El dólar en Chile terminó la jornada cerca de $919,2, con una caída de $3,9 (-0,46%) frente al cierre anterior. El retroceso se dio en una sesión donde el peso volvió a apoyarse en el impulso del cobre y en una nueva depreciación del dólar a nivel global.
Por el lado de los commodities, el cobre extendió su escalada y subió alrededor de 3,1% hasta US$5,4 la libra, en línea con precios que siguen marcando récords en Londres. El mercado continúa estrecho por restricciones de oferta —menor producción en Chile y recortes en fundiciones chinas— y por primas elevadas ante la búsqueda de suministro de largo plazo hacia EE.UU., lo que ha tensionado inventarios disponibles. Este escenario ha llevado al cobre a máximos históricos recientes y mantiene el sesgo positivo para el metal, favoreciendo los flujos hacia el peso chileno.
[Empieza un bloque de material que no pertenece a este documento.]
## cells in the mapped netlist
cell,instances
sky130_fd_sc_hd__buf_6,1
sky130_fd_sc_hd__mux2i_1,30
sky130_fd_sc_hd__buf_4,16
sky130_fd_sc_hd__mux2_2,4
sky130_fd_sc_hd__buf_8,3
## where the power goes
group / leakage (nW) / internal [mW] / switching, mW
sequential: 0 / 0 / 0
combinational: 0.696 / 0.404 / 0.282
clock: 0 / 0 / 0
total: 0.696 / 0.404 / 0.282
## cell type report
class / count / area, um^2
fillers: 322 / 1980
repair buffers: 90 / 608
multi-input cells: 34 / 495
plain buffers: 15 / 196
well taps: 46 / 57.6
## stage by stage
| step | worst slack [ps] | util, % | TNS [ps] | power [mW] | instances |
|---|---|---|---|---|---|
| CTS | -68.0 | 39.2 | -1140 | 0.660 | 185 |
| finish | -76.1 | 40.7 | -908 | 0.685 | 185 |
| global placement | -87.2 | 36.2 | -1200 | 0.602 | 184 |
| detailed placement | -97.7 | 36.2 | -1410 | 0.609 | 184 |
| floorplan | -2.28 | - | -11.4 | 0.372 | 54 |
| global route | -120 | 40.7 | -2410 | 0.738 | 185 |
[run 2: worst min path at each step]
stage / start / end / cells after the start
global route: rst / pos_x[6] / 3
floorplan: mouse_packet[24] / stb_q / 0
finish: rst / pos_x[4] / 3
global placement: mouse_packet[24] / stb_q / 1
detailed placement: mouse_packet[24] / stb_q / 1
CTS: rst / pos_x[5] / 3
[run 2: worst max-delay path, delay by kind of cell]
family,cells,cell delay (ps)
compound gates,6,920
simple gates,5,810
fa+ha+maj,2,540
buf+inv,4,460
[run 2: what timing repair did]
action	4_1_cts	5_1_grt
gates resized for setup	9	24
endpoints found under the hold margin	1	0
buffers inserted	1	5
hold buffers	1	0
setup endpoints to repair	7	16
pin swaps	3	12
[src/dbg_config.svh]
`ifndef DBG_CONFIG_SVH
`define DBG_CONFIG_SVH

////////////////////////////////////////
// console sizes
////////////////////////////////////////

// data word and address width
`define DBG_WORD_W 32
// registers listed by R
`define DBG_NREGS 32
// words listed by D
`define DBG_DUMP_WORDS 8

`endif

[src/dbg_char_pkg.sv]
package dbg_char_pkg;

    // one character on either stream
    typedef logic [7:0] byte_t;

    ////////////////////////////////////////
    // request kinds
    ////////////////////////////////////////

    typedef enum logic
    {
        SCAN_CHAR,      // one raw byte
        SCAN_HEX        // hex word up to the first non-digit
    } scan_kind_t;

    typedef enum logic
    {
        PRINT_CHAR,     // one byte as is
        PRINT_HEX       // eight upper case digits
    } print_kind_t;

    ////////////////////////////////////////
    // named characters
    ////////////////////////////////////////

    localparam byte_t CH_SPACE = 8'h20;
    localparam byte_t CH_CR    = 8'h0d;
    localparam byte_t CH_NL    = 8'h0a;
    localparam byte_t CH_QUERY = 8'h3f;

endpackage

[src/dbg_cmd_pkg.sv]
package dbg_cmd_pkg;

    ////////////////////////////////////////
    // command letters
    ////////////////////////////////////////

    typedef enum logic [7:0]
    {
        CMD_R = 8'h52,  // register dump
        CMD_D = 8'h44   // memory dump
    } cmd_t;

    ////////////////////////////////////////
    // control FSM
    ////////////////////////////////////////

    typedef enum logic [1:0]
    {
        CS_FETCH,       // waiting for a command letter
        CS_UNKNOWN,     // answering with ?
        CS_RUN          // a dump unit is busy
    } ctrl_state_t;

    // owner of the shared scanner and printer
    typedef enum logic [1:0]
    {
        MODE_NONE,
        MODE_R,
        MODE_D
    } mode_t;

endpackage

[src/dbg_if.sv]
`include "dbg_config.svh"
`timescale 1ns/1ns

////////////////////////////////////////
// scanner request channel
////////////////////////////////////////
interface scan_if import dbg_char_pkg::*; ();
    logic                   req;
    scan_kind_t             kind;
    logic                   ack;
    // char in the low byte, or the parsed word
    logic [`DBG_WORD_W-1:0] data;
    // word was ended by cr or nl
    logic                   term;

    modport client
    (
        output req, kind,
        input  ack, data, term
    );
    modport server
    (
        input  req, kind,
        output ack, data, term
    );
endinterface

////////////////////////////////////////
// printer request channel
////////////////////////////////////////
interface print_if import dbg_char_pkg::*; ();
    logic                   req;
    print_kind_t            kind;
    // char in the low byte, or the whole word
    logic [`DBG_WORD_W-1:0] data;
    logic                   ack;

    modport client
    (
        output req, kind, data,
        input  ack
    );
    modport server
    (
        input  req, kind, data,
        output ack
    );
endinterface

[src/cmd_scanner.sv]
`include "dbg_config.svh"
`timescale 1ns/1ns

module cmd_scanner import dbg_char_pkg::*;
(
    input  logic   clk,
    input  logic   rstn,
    input  byte_t  rx_data,
    input  logic   rx_valid,
    output logic   rx_ready,
    scan_if.server scan
);
    localparam int W = `DBG_WORD_W;

    logic [W-1:0] acc;
    logic         started;
    logic         is_hex;
    logic [3:0]   nib;
    logic         take;

    // pull bytes only for an open request, never in its ack cycle or in reset
    assign rx_ready  = rstn && scan.req && !scan.ack;
    assign take      = rx_ready && rx_valid;
    assign scan.data = acc;

    // hex digit decode, either case
    always_comb
    begin
        is_hex = 1'b1;
        nib    = rx_data[3:0];
        if (rx_data >= 8'h30 && rx_data <= 8'h39)
            nib = rx_data[3:0];
        else if ((rx_data >= 8'h41 && rx_data <= 8'h46) ||
                 (rx_data >= 8'h61 && rx_data <= 8'h66))
            nib = rx_data[3:0] + 4'd9;
        else
            is_hex = 1'b0;
    end

    ////////////////////////////////////////
    // handshake and word end
    ////////////////////////////////////////
    always_ff @(posedge clk or negedge rstn)
    begin
        if (!rstn)
        begin
            scan.ack  <= 1'b0;
            scan.term <= 1'b0;
            started   <= 1'b0;
        end
        else
        begin
            scan.ack <= 1'b0;
            if (scan.ack)
                started <= 1'b0;
            else if (take)
            begin
                if (scan.kind == SCAN_CHAR)
                begin
                    scan.ack  <= 1'b1;
                    scan.term <= 1'b0;
                end
                else if (is_hex)
                    started <= 1'b1;
                else if (!(rx_data == CH_SPACE && !started))
                begin
                    // first non-digit closes the word
                    scan.ack  <= 1'b1;
                    scan.term <= (rx_data == CH_NL) || (rx_data == CH_CR);
                end
            end
        end
    end

    // accumulator, emptied once the word is handed over
    always_ff @(posedge clk)
    begin
        if (scan.ack)
            acc <= '0;
        else if (take && scan.kind == SCAN_CHAR)
            acc <= W'(rx_data);
        else if (take && is_hex)
            acc <= {acc[W-5:0], nib};
    end

endmodule

[src/hex_printer.sv]
`include "dbg_config.svh"
`timescale 1ns/1ns

module hex_printer import dbg_char_pkg::*;
(
    input  logic    clk,
    input  logic    rstn,
    print_if.server print,
    output byte_t   tx_data,
    output logic    tx_valid,
    input  logic    tx_ready
);
    localparam int W    = `DBG_WORD_W;
    localparam int NDIG = W / 4;
    localparam int CW   = $clog2(NDIG);

    logic [W-1:0]  shift;
    logic          hex_mode;
    logic [CW-1:0] left;
    logic          busy;
    logic [3:0]    nib;
    logic          load;
    logic          step;

    // new item only when idle and not in the ack cycle
    assign load     = !busy && print.req && !print.ack;
    assign step     = busy && tx_ready;
    assign tx_valid = busy;
    // top nibble goes out first
    assign nib      = shift[W-1 -: 4];

    always_comb
    begin
        if (!hex_mode)
            tx_data = shift[7:0];
        else if (nib < 4'd10)
            tx_data = 8'h30 + {4'h0, nib};
        else
            tx_data = 8'h37 + {4'h0, nib};   // 'A' minus ten
    end

    ////////////////////////////////////////
    // item handshake
    ////////////////////////////////////////
    always_ff @(posedge clk or negedge rstn)
    begin
        if (!rstn)
        begin
            busy      <= 1'b0;
            print.ack <= 1'b0;
        end
        else
        begin
            print.ack <= 1'b0;
            if (load)
                busy <= 1'b1;
            else if (step && left == '0)
            begin
                // last byte just left
                busy      <= 1'b0;
                print.ack <= 1'b1;
            end
        end
    end

    // payload and digit count
    always_ff @(posedge clk)
    begin
        if (load)
        begin
            shift    <= print.data;
            hex_mode <= (print.kind == PRINT_HEX);
            left     <= (print.kind == PRINT_HEX) ? CW'(NDIG - 1) : '0;
        end
        else if (step)
        begin
            shift <= shift << 4;
            left  <= left - 1'b1;
        end
    end

endmodule

[src/reg_dump_unit.sv]
`include "dbg_config.svh"
`timescale 1ns/1ns

module reg_dump_unit import dbg_char_pkg::*;
(
    input  logic                   clk,
    input  logic                   rstn,
    input  logic                   start,
    output logic                   done,
    print_if.client                print,
    output logic [4:0]             rf_addr,
    input  logic [`DBG_WORD_W-1:0] rf_data
);
    localparam int W = `DBG_WORD_W;

    logic [4:0] idx;
    logic       busy;
    logic       nl_phase;

    assign rf_addr    = idx;
    // word of the current register, then its newline
    assign print.req  = busy;
    assign print.kind = nl_phase ? PRINT_CHAR : PRINT_HEX;
    assign print.data = nl_phase ? W'(CH_NL) : rf_data;

    always_ff @(posedge clk or negedge rstn)
    begin
        if (!rstn)
        begin
            busy     <= 1'b0;
            nl_phase <= 1'b0;
            idx      <= '0;
            done     <= 1'b0;
        end
        else
        begin
            done <= 1'b0;
            if (start)
            begin
                busy     <= 1'b1;
                nl_phase <= 1'b0;
                idx      <= '0;
            end
            else if (busy && print.ack)
            begin
                nl_phase <= !nl_phase;
                if (nl_phase && idx == 5'(`DBG_NREGS - 1))
                begin
                    busy <= 1'b0;
                    done <= 1'b1;
                end
                else if (nl_phase)
                    idx <= idx + 1'b1;
            end
        end
    end

endmodule

[src/mem_dump_unit.sv]
`include "dbg_config.svh"
`timescale 1ns/1ns

module mem_dump_unit import dbg_char_pkg::*;
(
    input  logic                   clk,
    input  logic                   rstn,
    input  logic                   start,
    output logic                   done,
    scan_if.client                 scan,
    print_if.client                print,
    output logic [`DBG_WORD_W-1:0] dm_addr,
    input  logic [`DBG_WORD_W-1:0] dm_data
);
    localparam int W  = `DBG_WORD_W;
    localparam int CW = $clog2(`DBG_DUMP_WORDS);

    // steps of one dump line
    typedef enum logic [2:0]
    {
        MD_IDLE,
        MD_SCAN,
        MD_ADDR,
        MD_SP,
        MD_WORD,
        MD_NL
    } md_state_t;

    md_state_t     state;
    logic [W-1:0]  addr;
    logic [CW-1:0] cnt;

    assign dm_addr   = addr;
    // argument is always a hex word
    assign scan.req  = (state == MD_SCAN);
    assign scan.kind = SCAN_HEX;

    always_comb
    begin
        print.req  = 1'b1;
        print.kind = PRINT_CHAR;
        print.data = W'(CH_NL);
        case (state)
            MD_ADDR:
            begin
                print.kind = PRINT_HEX;
                print.data = addr;
            end
            MD_SP:
                print.data = W'(CH_SPACE);
            MD_WORD:
            begin
                print.kind = PRINT_HEX;
                print.data = dm_data;
            end
            MD_NL:
                print.req = 1'b1;
            default:
                print.req = 1'b0;
        endcase
    end

    ////////////////////////////////////////
    // line sequencer
    ////////////////////////////////////////
    always_ff @(posedge clk or negedge rstn)
    begin
        if (!rstn)
        begin
            state <= MD_IDLE;
            cnt   <= '0;
            done  <= 1'b0;
        end
        else
        begin
            done <= 1'b0;
            case (state)
                MD_IDLE:
                    if (start)
                    begin
                        state <= MD_SCAN;
                        cnt   <= '0;
                    end
                MD_SCAN:
                    if (scan.ack)
                        state <= MD_ADDR;
                MD_ADDR:
                    if (print.ack)
                        state <= MD_SP;
                MD_SP:
                    if (print.ack)
                        state <= MD_WORD;
                MD_WORD:
                    if (print.ack)
                        state <= MD_NL;
                MD_NL:
                    if (print.ack && cnt == CW'(`DBG_DUMP_WORDS - 1))
                    begin
                        state <= MD_IDLE;
                        done  <= 1'b1;
                    end
                    else if (print.ack)
                    begin
                        cnt   <= cnt + 1'b1;
                        state <= MD_ADDR;
                    end
                default:
                    state <= MD_IDLE;
            endcase
        end
    end

    // base from the argument, then one word per line
    always_ff @(posedge clk)
    begin
        if (state == MD_SCAN && scan.ack)
            addr <= scan.data;
        else if (state == MD_NL && print.ack)
            addr <= addr + W'(4);
    end

endmodule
En paralelo, el dólar global volvió a perder fuerza: el dollar index cayó cerca de 0,4% hasta la zona de 98,5 puntos. El mercado sigue descontando un recorte de tasas de la Fed en diciembre y, además, mantiene la cautela ante la señal política en EE.UU. sobre una posible conducción futura más proclive a tasas bajas. Esa combinación limita el rebote del billete verde y refuerza la presión bajista sobre el dólar local.
En síntesis, el peso se fortaleció porque el rally del cobre y la debilidad externa del dólar fueron más determinantes que cualquier ruido intradía, llevando al tipo de cambio a cerrar con una baja relevante respecto del día previo.